11, 13 ATM terminal 12, 14 wireless terminal 15 wireless base station 16, 17 N divider 21 _{1 to} 21 _Z-1 delay element 22 selector 23 frequency divider 24 counter

Claims (6)

(57) [Claims] 1. A base station transmits a downlink radio frame composed of a data portion of a first bit length and a gap that is a redundant bit of a second bit length to a plurality of terminal stations continuously in frame units, Each of the plurality of terminal stations receives the downlink radio frame, performs synchronization establishment and error correction, and then reproduces a plurality of downlink ATM cells from the data unit,
In an ATM radio transmission system for transmitting an uplink ATM cell to the base station in bursts at a transmission timing based on a reception timing of the downlink ATM cell, each of the plurality of terminal stations transmits the received downlink radio frame to N An N divider that divides (where N is 2 or more and is a natural number smaller than the first bit length) and generates a plurality of N-bit divided downlink radio frames including a divided data portion and divided redundant bits; The downlink ATM cell of the divided data portion is reproduced from the divided downlink radio frame extracted from the N divider, and redundant bits are added to the uplink ATM cell at transmission timing based on the reception timing of the downlink ATM cell.

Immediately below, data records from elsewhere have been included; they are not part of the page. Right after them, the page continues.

### config.mk
export PLATFORM = sky130hd
export DESIGN_NAME = cascade_time_counter
export DESIGN_NICKNAME = d
export VERILOG_FILES = /design/src/rtl/cascade_time_counter.sv
export SDC_FILE = /design/constraint.sdc
export NUM_CORES = 1
export LEC_CHECK = 0
export BUFFER_PORTS_ARGS = -buffer_cell sky130_fd_sc_hd__buf_2
export CAP_MARGIN = 20
export CORE_MARGIN = 4
export CORE_UTILIZATION = 40
export CTS_CLUSTER_DIAMETER = 80
export DETAILED_ROUTE_END_ITERATION = 16
export PLACE_DENSITY_LB_ADDON = 0.05
export SYNTH_ARGS = -nofsm -noshare
export SYNTH_HDL_FRONTEND = slang
export SYNTH_SLANG_ARGS = --single-unit
### constraint.sdc
create_clock -name clk -period 6.75 [get_ports clk]
set_input_delay 0.675 -clock clk [delete_from_list [all_inputs] [get_ports clk]]
set_output_delay 0.675 -clock clk [all_outputs]
set_load 0.1 [all_outputs]
### src/rtl/cascade_time_counter.sv
`default_nettype none
// ============================================================================
// Module   : cascade_time_counter
// Brief    : hsec/sec/min/hour cascaded counter with prescaler, edit cursor,
//            lap capture; optional alarm via CASCADE_TIME_COUNTER_ALARM_EN.
// Revision : 1.0
// ============================================================================
module cascade_time_counter #(
    parameter int CLK_HZ    = 100_000_000,
    parameter int TICK_HZ   = 100,
    parameter int HOUR_MOD  = 24,
    parameter int HOUR_INIT = 0
) (
    input  logic        clk,
    input  logic        reset,
    input  logic        i_run,
    input  logic        i_down,
    input  logic        i_clear,
    input  logic        i_edit_en,
    input  logic        i_inc,
    input  logic        i_dec,
    input  logic        i_left,
    input  logic        i_right,
    input  logic        i_lap,
`ifdef CASCADE_TIME_COUNTER_ALARM_EN
    input  logic        i_alarm_arm,
    input  logic [23:0] i_alarm_time,
`endif
    output logic [23:0] o_time,
    output logic [23:0] o_disp,
    output logic [23:0] o_lap,
    output logic        o_lap_valid,
    output logic [3:0]  o_cursor,
    output logic        o_rollover,
    output logic        o_alarm
);

    localparam int            c_DIV      = CLK_HZ / TICK_HZ;
    localparam int            c_PW       = $clog2(c_DIV);
    localparam logic [c_PW-1:0] c_PRE_MAX = c_PW'(c_DIV - 1);
    localparam logic [4:0]    c_HOUR_MAX = 5'(HOUR_MOD - 1);
    localparam logic [4:0]    c_HOUR_RST = 5'(HOUR_INIT);

    typedef enum logic [1:0] {
        CUR_HSEC = 2'd0,
        CUR_SEC  = 2'd1,
        CUR_MIN  = 2'd2,
        CUR_HOUR = 2'd3
    } cursor_t;

    logic [c_PW-1:0] pre_q,  pre_d;
    logic [6:0]      hsec_q, hsec_d;
    logic [5:0]      sec_q,  sec_d;
    logic [5:0]      min_q,  min_d;
    logic [4:0]      hour_q, hour_d;
    cursor_t         cur_q,  cur_d;
    logic [23:0]     lap_q,  lap_d;
    logic            lap_valid_q, lap_valid_d;
    logic            roll_q, roll_d;

    logic w_count_en;
    logic w_edit_val;

    assign w_count_en = i_run & ~i_edit_en;
    assign w_edit_val = i_edit_en & (i_inc | i_dec);

    always_comb begin
        pre_d       = pre_q;
        hsec_d      = hsec_q;
        sec_d       = sec_q;
        min_d       = min_q;
        hour_d      = hour_q;
        cur_d       = cur_q;
        lap_d       = lap_q;
        lap_valid_d = lap_valid_q;
        roll_d      = 1'b0;

        if (i_clear) begin
            pre_d  = '0;
            hsec_d = 7'd0;
            sec_d  = 6'd0;
            min_d  = 6'd0;
            hour_d = c_HOUR_RST;
        end else if (w_edit_val) begin
            // Field-local adjust: wraps within the field, never carries.
            unique case (cur_q)
                CUR_HSEC: hsec_d = i_inc ? ((hsec_q == 7'd99) ? 7'd0 : hsec_q + 7'd1)
                                         : ((hsec_q == 7'd0) ? 7'd99 : hsec_q - 7'd1);
                CUR_SEC:  sec_d  = i_inc ? ((sec_q == 6'd59) ? 6'd0 : sec_q + 6'd1)
                                         : ((sec_q == 6'd0) ? 6'd59 : sec_q - 6'd1);
                CUR_MIN:  min_d  = i_inc ? ((min_q == 6'd59) ? 6'd0 : min_q + 6'd1)
                                         : ((min_q == 6'd0) ? 6'd59 : min_q - 6'd1);
                default:  hour_d = i_inc ? ((hour_q == c_HOUR_MAX) ? 5'd0 : hour_q + 5'd1)
                                         : ((hour_q == 5'd0) ? c_HOUR_MAX : hour_q - 5'd1);
            endcase
        end else if (i_edit_en) begin
            if (i_left) begin
                cur_d = cursor_t'(cur_q + 2'd1);
            end else if (i_right) begin
                cur_d = cursor_t'(cur_q - 2'd1);
            end
        end else if (w_count_en) begin
            if (pre_q == c_PRE_MAX) begin
                pre_d = '0;
                if (!i_down) begin
                    if (hsec_q != 7'd99) begin
                        hsec_d = hsec_q + 7'd1;
                    end else begin
                        hsec_d = 7'd0;
                        if (sec_q != 6'd59) begin
                            sec_d = sec_q + 6'd1;
                        end else begin
                            sec_d = 6'd0;
                            if (min_q != 6'd59) begin
                                min_d = min_q + 6'd1;
                            end else begin
                                min_d = 6'd0;
                                if (hour_q != c_HOUR_MAX) begin
                                    hour_d = hour_q + 5'd1;
                                end else begin
                                    hour_d = 5'd0;
                                    roll_d = 1'b1;
                                end
                            end
                        end
                    end
                end else begin
                    if (hsec_q != 7'd0) begin
                        hsec_d = hsec_q - 7'd1;
                    end else begin
                        hsec_d = 7'd99;
                        if (sec_q != 6'd0) begin
                            sec_d = sec_q - 6'd1;
                        end else begin
                            sec_d = 6'd59;
                            if (min_q != 6'd0) begin
                                min_d = min_q - 6'd1;
                            end else begin
                                min_d = 6'd59;
                                if (hour_q != 5'd0) begin
                                    hour_d = hour_q - 5'd1;
                                end else begin
                                    hour_d = c_HOUR_MAX;
                                    roll_d = 1'b1;
                                end
                            end
                        end
                    end
                end
            end else begin
                pre_d = pre_q + c_PW'(1);
            end
        end

        // Lap toggles independently of clear/edit/count and samples the pre-update time.
        if (i_lap) begin
            if (!lap_valid_q) begin
                lap_d       = o_time;
                lap_valid_d = 1'b1;
            end else begin
                lap_valid_d = 1'b0;
            end
        end
    end

    always_ff @(posedge clk or posedge reset) begin
        if (reset) begin
            pre_q       <= '0;
            hsec_q      <= 7'd0;
            sec_q       <= 6'd0;
            min_q       <= 6'd0;
            hour_q      <= c_HOUR_RST;
            cur_q       <= CUR_HSEC;
            lap_q       <= 24'd0;
            lap_valid_q <= 1'b0;
            roll_q      <= 1'b0;
        end else begin
            pre_q       <= pre_d;
            hsec_q      <= hsec_d;
            sec_q       <= sec_d;
            min_q       <= min_d;
            hour_q      <= hour_d;
            cur_q       <= cur_d;
            lap_q       <= lap_d;
            lap_valid_q <= lap_valid_d;
            roll_q      <= roll_d;
        end
    end

`ifdef CASCADE_TIME_COUNTER_ALARM_EN
    logic w_update;
    logic alarm_q, alarm_d;

    // Only genuine count updates qualify; clear and edits are excluded by construction.
    assign w_update = w_count_en & ~i_clear & (pre_q == c_PRE_MAX);
    assign alarm_d  = w_update & i_alarm_arm & (hsec_d == 7'd0)
                    & ({hour_d, min_d, sec_d} == i_alarm_time[23:7]);

    always_ff @(posedge clk or posedge reset) begin
        if (reset) begin
            alarm_q <= 1'b0;
        end else begin
            alarm_q <= alarm_d;
        end
    end

    assign o_alarm = alarm_q;
`else
    assign o_alarm = 1'b0;
`endif

    assign o_time      = {hour_q, min_q, sec_q, hsec_q};
    assign o_disp      = lap_valid_q ? lap_q : o_time;
    assign o_lap       = lap_q;
    assign o_lap_valid = lap_valid_q;
    assign o_cursor    = i_edit_en ? (4'b0001 << cur_q) : 4'b0000;
    assign o_rollover  = roll_q;

endmodule
`default_nettype wire
==> results of run 1 <==
worst paths after layout:
check	start	end	slack, ps	depth (start not counted)
worst max register to register	hsec_q[0]	sec_q[4]	4030	7
min in group asynchronous	reset	pre_q[11]	600	3
worst max-delay path	hsec_q[0]	sec_q[4]	4030	7
worst min-delay path	o_lap[4]	o_lap[4]	500	2
max in group asynchronous	reset	sec_q[4]	5520	3
worst min register to register	o_lap[4]	o_lap[4]	500	2
cell type report:
class,count,area share
multi-input combinational,448,0.509
sequential,72,0.310
clock buffer,13,0.0447
inverter,22,0.0142
timing repair buffer,91,0.0796
clock inverter,3,0.00688
tap,168,0.0361
kinds of logic after synthesis:
family,count (synthesis)
XOR/XNOR,21
AO/OA/AOI/OAI,139
multiplexers,28
flip-flops,72
buffers and inverters,59
adder cells (fa/ha/maj),16
other,1
AND/OR/NAND/NOR,243
flip-flops by register name (all words and copies together) (netlist names):
name         count
o_lap_valid      1
o_rollover       1
cur_q            2
o_lap           24
hour_q           5
sec_q            6
pre_q           20
min_q            6
hsec_q           7
worst register-to-register path, stage by stage (launching register included):
cell       delay (ps)
dfrtp_1           470
inv_1             170
ha_1              180
nor4b_1           430
and3_1            220
o2111ai_1         470
a221o_1           500
a21o_1            170
cell usage in the layout (no fill, tap or decap), types with 8 or more instances in the layout:
cell type,count
buf_2,88
dfrtp_1,72
nand2_1,71
nor2_1,43
o21ai_0,42
nand3_1,26
a21oi_1,22
mux2_2,22
inv_1,21
nor3_1,16
ha_1,16
nand4_1,12
xor2_1,12
and2_1,11
xnor2_1,9
clkbuf_16,9
nand3b_1,8
metal layers:
layer	part of all wire	routed length [um]	GRT usage	up-vias
met5	0	0	0	-
met4	0.018	252	0.0779	0
met3	0.052	736	0.0365	20
met2	0.44	6240	0.303	137
met1	0.49	7010	0.288	2204
li1	-	-	-	2247
synthesized netlist by cell type, types with 8 or more instances:
| cell type | number |
|---|---|
| o21ai_0 | 42 |
| dfrtp_1 | 72 |
| nand3_1 | 26 |
| nor3_1 | 16 |
| nand4_1 | 12 |
| and2_1 | 11 |
| ha_1 | 16 |
| clkbuf_1 | 27 |
| xnor2_1 | 9 |
| nand3b_1 | 8 |
| xor2_1 | 12 |
| inv_1 | 22 |
| a21oi_1 | 22 |
| mux2_2 | 22 |
| nor2_1 | 43 |
| nand2_1 | 71 |
metrics by stage:
stage	std cells	utilization	setup slack, ps
CTS	817	0.478	4080
detailed placement	801	0.454	3940
finish	817	0.478	4030
floorplan	579	-	2610
global route	817	0.478	3840
global placement	801	0.454	3990
==> results.txt, run 1 <==
Syn_area_per_cell: 8.70 um2
Fmax: 0.368 GHz
Drt first pass iters: 5
Status: complete, no violations
Post-synth EDFFs: 0
Crit path max fanout: 10
Vias: 4608
Total Routed Length: 14200 um
Post-CTS setup buffer count: 0
DRC: 0
Die area: 14500 um2
Crit path time final: 2720 ps
Grt ovf: 0
Top Family by Delay on Critical Path: compound AO/OA/AOI/OAI gates
Adder-cell share of the synthesized area: 0.0397
Final Cycle Share: 0.403
Netlist area before placement: 5040 um2
Mapped Cells: 579
Die height: 120 um
Worst-margin pin slew: 1140 ps
Fin. max-slew vios: 0
Bufs on Longest Clock Path: 2
Die width: 120 um
Flip-flop and latch area: 1800 um2
Io pins: 90
Buf/Inv on CP: 1
Area after DPL: 5520 um2
Vias in the first global route: 4499
Max-cap violation count: 0
Placer Congestion: 0.848
Top cell type's share of synthesized area: 0.358
Fill count: 1214
Clock buffer count from CTS: 9
Final net count: 671
Core Area: 12200 um2
Mux contribution to synthesized area: 0.0611
Clock insertion delay at the later pin of the skew report: 340 ps
Clock Tree Root: clkbuf_16
Cts hold-fix bufs: 0
DP HPWL: 10200 um
Routed length per instance: 17.4 um
Syn Nets: 606
Reg clk slew, reported paths: 60 ps
Crit path capture type: flop
Global-route wire length before repair: 23600 um
Drt initial violations: 262
Synth Flop Type: dfrtp_1
WP data required: 6980 ps
Slew headroom: 0.236
Final hold viol count: 0
Fin Setup TNS: 0 ps
Largest cells by area after synthesis: dfrtp_1, nand2_1, mux2_2
Post-synthesis cell type with the largest combined area: dfrtp_1
PortBufs: 88
Final Skew: 3.87 ps
Cell Rows: 40
Share of post-route cells with drive strength above 1: 0.233
CTS tree: yes
Seq/Total Area, Yosys: 0.358
Flops & latches, synth: 72
Main combinational cell family by area after synthesis: simple AND/OR/NAND/NOR gates
CP Launch Type: flop
Cts repair resizes: 0
Worst hold path class: flop to flop
Total GRT Usage: 0.201
Slowest stage cell, crit path: a221o_1
Crit path DAT: 2950 ps
RSZ-0062 raised after global routing: no
Worst Setup Path Type: flop to flop
Maximum number of pins on one net before global-route repair: 73
Design area: 5820 um2
Setup Viol. Count Final: 0
CTS Sinks: 72
Post-Synth XOR/XNOR Area: 0.0365
Worst hold slack: 503 ps
Vias per Instance: 5.64
Slowest stage delay, CP: 500 ps
Multi-input logic area: 2960 um2
Area delta synth->final: 15.4%
Post-DRT Antenna Nets: 0
Async set-reset flop share out of synthesis: 1.00
Cells along the critical path: inv_1 > ha_1 > nor4b_1 > and3_1 > o2111ai_1 > a221o_1 > a21o_1
Initial Utilization: 0.414
Synth warn: 0
Synth unique cells: 86
Initial antenna violation count: 0
Max H-tree Level: 3
Post-synthesis compound-gate area fraction: 0.191
Ant diodes: 0
Simple-Gate Fraction of Synth Area: 0.258
Power of run 1 is not shown: default switching activity piles up to over one toggle a cycle in this logic, so the estimate is an artifact.
==> run 2: changes to the inputs <==
==> constraint.sdc (replaced) <==
create_clock -name clk -period 2.7 [get_ports clk]
set_input_delay 0.27 -clock clk [delete_from_list [all_inputs] [get_ports clk]]
set_output_delay 0.27 -clock clk [all_outputs]
set_load 0.1 [all_outputs]
==> run 2 against run 1 <==
Critical path depth decreased by 1. Final cell count rose by 2.9%. Count of clock-buffer cells in the layout rose by 3. Design area rose by 3.8%. Core utilization is 1.8 points higher. Setup slack got worse by 3800 ps. Critical endpoint is now o_rollover. Via count is 4.9% higher. Fmax grew 8.8%. Die area is the same. Flip-flop and latch count stayed put. Sequential share of layout area is 1.0 points lower. Critical path type unchanged. Clock skew is 0.85 ps higher.
==> results.txt, run 2 (synthesized netlist as in run 1, its figures left out) <==
Status: complete, no violations
Vias in the first global route: 4626
Final net count: 695
Routed length per instance: 17.9 um
Most frequent cells in the layout: buf_2, nand2_1, dfrtp_1
Die width: 120 um
Initial Utilization: 0.414
Clock buffer count from CTS: 9
Ant diodes: 0
Worst Setup Path Type: flop to flop
Final Skew: 4.72 ps
DP HPWL: 10900 um
PortBufs: 88
CP Launch Type: flop
Fin. max-slew vios: 0
Crit path DAT: 2720 ps
Slew headroom: 0.377
Area delta synth->final: 19.9%
Total GRT Usage: 0.211
Most common cell after layout, fill and taps aside: buf_2
Wire length on met3: 834 um
Global-route wire length before repair: 24400 um
Fin Setup TNS: 0 ps
Core Area: 12200 um2
Share of post-route cells with drive strength above 1: 0.288
Drt first pass iters: 5
Maximum number of pins on one net before global-route repair: 42
Io pins: 90
Die height: 120 um
Crit path time final: 2500 ps
Cts repair resizes: 0
Die area: 14500 um2
Grt ovf: 0
Clock insertion delay at the later pin of the skew report: 340 ps
Placed cells: 824
Cell Rows: 40
Util after Layout: 0.497
Setup Viol. Count Final: 0
DRC: 0
DRT met1 WL: 7180 um
Final hold viol count: 0
RSZ-0062 raised after global routing: no
CTS Sinks: 72
CTS tree: yes
Worst-margin pin slew: 935 ps
Initial antenna violation count: 0
Max reg flops: 24
Crit path capture type: flop
Crit path max fanout: 4
Total Routed Length: 15000 um
Top layer used by detailed routing: met4
Max-cap violation count: 0
WP data required: 2920 ps
Max H-tree Level: 3
Drt initial violations: 339
Reg clk slew, reported paths: 60 ps
Worst hold path class: primary input to async pin
Vias per Instance: 5.75
Fmax: 0.400 GHz
Clock Tree Root: clkbuf_16
Post-route insts no fill: 841
Bufs on Longest Clock Path: 2
Vias: 4833
WL met2: 6690 um
Placer Congestion: 0.857
Final Cycle Share: 0.925
Post-DRT Antenna Nets: 0
==> run 2: final timing paths <==
check,slack (ps),startpoint,cells past startpoint,end
setup / recovery,200,sec_q[0],6,o_rollover
hold / removal,30,reset,3,sec_q[2]
setup reg to reg,200,sec_q[0],6,o_rollover
hold reg to reg,490,o_lap[12],2,o_lap[12]
max in group asynchronous,2220,reset,3,o_lap_valid
min in group clk,130,i_lap,2,o_lap_valid
==> run 2: stage by stage <==
stage | hold WS [ps] | area, um2 | setup slack (ps)
final | 28.2 | 6040 | 201
after global routing | 69.7 | 6040 | 59.0
after CTS | 46.2 | 6030 | 143
after detailed placement | 405 | 5750 | 169
after global placement | 400 | 5750 | 197
after floorplan | 361 | 5100 | 5.54
==> run 2: worst max-delay path, stage by stage, from the launching register on <==
cell and delay [ps]:
dfrtp_2 400, inv_1 130, ha_1 270, or3b_2 530
or3_1 410, o31a_1 300, a2111oi_0 350
==> run 2: area by class of cell <==
class	count	area [um2]
fill	1255	6120
multi-input combinational	448	3010
sequential	72	1810
timing repair buffer	115	643
clock buffer	16	282
tap	168	210
inverter	22	82.6
==> run 2: repair_timing <==
| action | 4_1_cts | 5_1_grt |
|---|---|---|
| setup buffers | 0 | 1 |
| setup endpoints to repair | 0 | 3 |
| hold buffers | 0 | 0 |
==> run 2: routing by layer <==
layer,vias to the layer above,global-route usage
li1,2293,-
met1,2341,0.305
met2,179,0.319
met3,20,0.0295
met4,0,0.0857
met5,-,0
Power of run 2 is left out for the same reason.
==> run 3: changes to the inputs <==
--- a/config.mk
+++ b/config.mk
@@ -9,6 +9,7 @@
 export CAP_MARGIN = 20
 export CORE_MARGIN = 4
 export CORE_UTILIZATION = 40
+export CTS_BUF_LIST = sky130_fd_sc_hd__clkbuf_8 sky130_fd_sc_hd__clkbuf_16
 export CTS_CLUSTER_DIAMETER = 80
 export DETAILED_ROUTE_END_ITERATION = 16
 export PLACE_DENSITY_LB_ADDON = 0.05
==> run 3 against run 2 <==
Count of clock-buffer cells in the layout fell by 4. Flip-flop and latch count is the same. Design area is the same. Worst hold slack improved by 1.1 ps. Core utilization is the same. Critical path type unchanged.
==> results.txt, run 3 (synthesized netlist as in run 1, its figures left out) <==
Ant diodes: 0
WP data required: 2920 ps
Crit path max fanout: 4
Die area: 14500 um2
Initial Utilization: 0.414
Io pins: 90
Cts hold-fix bufs: 0
Post-CTS setup buffer count: 0
Drt first pass iters: 7
Maximum number of pins on one net before global-route repair: 42
RSZ-0062 raised after global routing: no
Crit path time final: 2510 ps
Vias per Instance: 5.74
Vias in the first global route: 4626
Most common cell after layout, fill and taps aside: buf_2
Max H-tree Level: 3
Share of post-route cells with drive strength above 1: 0.288
Crit path capture type: flop
Status: complete, no violations
DRC: 0
Fill count: 1255
Worst-margin pin slew: 925 ps
Drt initial violations: 324
Fin. max-slew vios: 0
PortBufs: 88
Final Cycle Share: 0.930
CTS Sinks: 72
Most frequent cells in the layout: buf_2, nand2_1, dfrtp_1
Max reg flops: 24
Clock Tree Root: clkbuf_16
Cts repair resizes: 0
Worst Setup Path Type: flop to flop
Die height: 120 um
CTS tree: yes
CP Launch Type: flop
Die width: 120 um
Routed length per instance: 17.9 um
Final hold viol count: 0
Fmax: 0.398 GHz
Worst hold path class: primary input to async pin
Clock buffer count from CTS: 9
DP HPWL: 10900 um
Global-route wire length before repair: 24400 um
Setup Viol. Count Final: 0
Slew headroom: 0.383
Post-DRT Antenna Nets: 0
Total Routed Length: 15000 um
Placer Congestion: 0.857
Bufs on Longest Clock Path: 2
Area delta synth->final: 19.9%
Grt ovf: 0
Vias: 4827
Final Skew: 4.51 ps
Multi-input logic area: 3010 um2
Fin Setup TNS: 0 ps
Reg-to-reg setup timing slack: 190 ps
Initial antenna violation count: 0
Core Area: 12200 um2
Crit path DAT: 2730 ps
Final net count: 695
Cell Rows: 40
Reg clk slew, reported paths: 60 ps
Total GRT Usage: 0.211
Clock insertion delay at the later pin of the skew report: 340 ps
Max-cap violation count: 0
Flip-flop and latch area: 1810 um2
## run 3: cell types whose count changed in the layout (fill, tap and decap cells not counted)
cell	previous run	this run
clkbuf_1	4	0
inv_1	21	25
## run 3: worst paths after layout
| kind | start | to | cells past startpoint |
|---|---|---|---|
| setup / recovery | sec_q[0] | o_rollover | 6 |
| hold / removal | reset | sec_q[2] | 3 |
| setup reg to reg | sec_q[0] | o_rollover | 6 |
| hold reg to reg | o_lap[12] | o_lap[12] | 2 |
| max in group asynchronous | reset | o_lap_valid | 3 |
| min in group clk | i_lap | o_lap_valid | 2 |
## run 3: routing by layer
| layer | vias to the layer above | GRT usage | share of wire |
|---|---|---|---|
| li1 | 2285 | - | - |
| met1 | 2355 | 0.305 | 0.48 |
| met2 | 167 | 0.319 | 0.44 |
| met3 | 20 | 0.0295 | 0.053 |
| met4 | 0 | 0.0857 | 0.023 |
| met5 | - | 0 | 0 |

Transmission means for transmitting a signal having the above configuration to the base station in a burst manner. 2. Each of the plurality of terminal stations receives a downlink radio frame from the base station, performs synchronization establishment and error correction, and divides the downlink radio frame into N by the built-in N divider. A wireless terminal for transmitting a signal having a configuration in which redundant bits are added to the uplink ATM cell to the base station in a burst manner, and reproducing a downlink ATM cell of a divided data portion from the divided downlink radio frame from the wireless terminal. 2. The ATM wireless transmission system according to claim 1, further comprising an ATM terminal for supplying said upstream ATM cell to said wireless terminal at a transmission timing based on a reception timing of said downstream ATM cell. 3. The method according to claim 1, wherein the first bit length is set to a multiple of the second bit length.
The ATM wireless transmission system described in the above. 4. The N divider, wherein the received downlink radio frame is an N-bit data unit obtained by overlapping L bits (L is a natural number smaller than the second bit length) every N bits, 2. The data processing system according to claim 1, wherein one of the overlapping L-bit data portions of the adjacent data in each of the N-bit data is output as the N-divided downlink radio frame by dividing the data regarded as the redundant bits. The ATM wireless transmission system described in the above. 5. The N-divider delays the received downlink radio frame by one bit each, and cascade-connects a total of (Z−1) (where Z is the second bit length). A delay element, the received downlink radio frame, and each output delay downlink radio frame of the (Z-1) delay elements are input, and one of the downlink radio frames is selected and the divided downlink radio frame is selected. And a Z delay radio frame from the non-delayed downlink radio frame input to the selector to the (Z-1) -bit delayed downlink radio frame by the delay time in units of N bits of the downlink radio frame. 4. The ATM wireless transmission system according to claim 1, further comprising a select signal generating means for controlling the selector so as to sequentially switch and output the signals. . 6. The base station includes a data portion of the first bit length including a plurality of ATM cells received from an ATM network, and a redundant bit of the second bit length including an error correction and synchronization bit. And one AT in the data section adjacent to the data area.
The ATM radio transmission according to claim 1, wherein the radio base station is a radio base station that generates the downlink radio frame in which M cells are divided and incorporated, and continuously transmits the downlink radio frame to a plurality of terminal stations in frame units. method.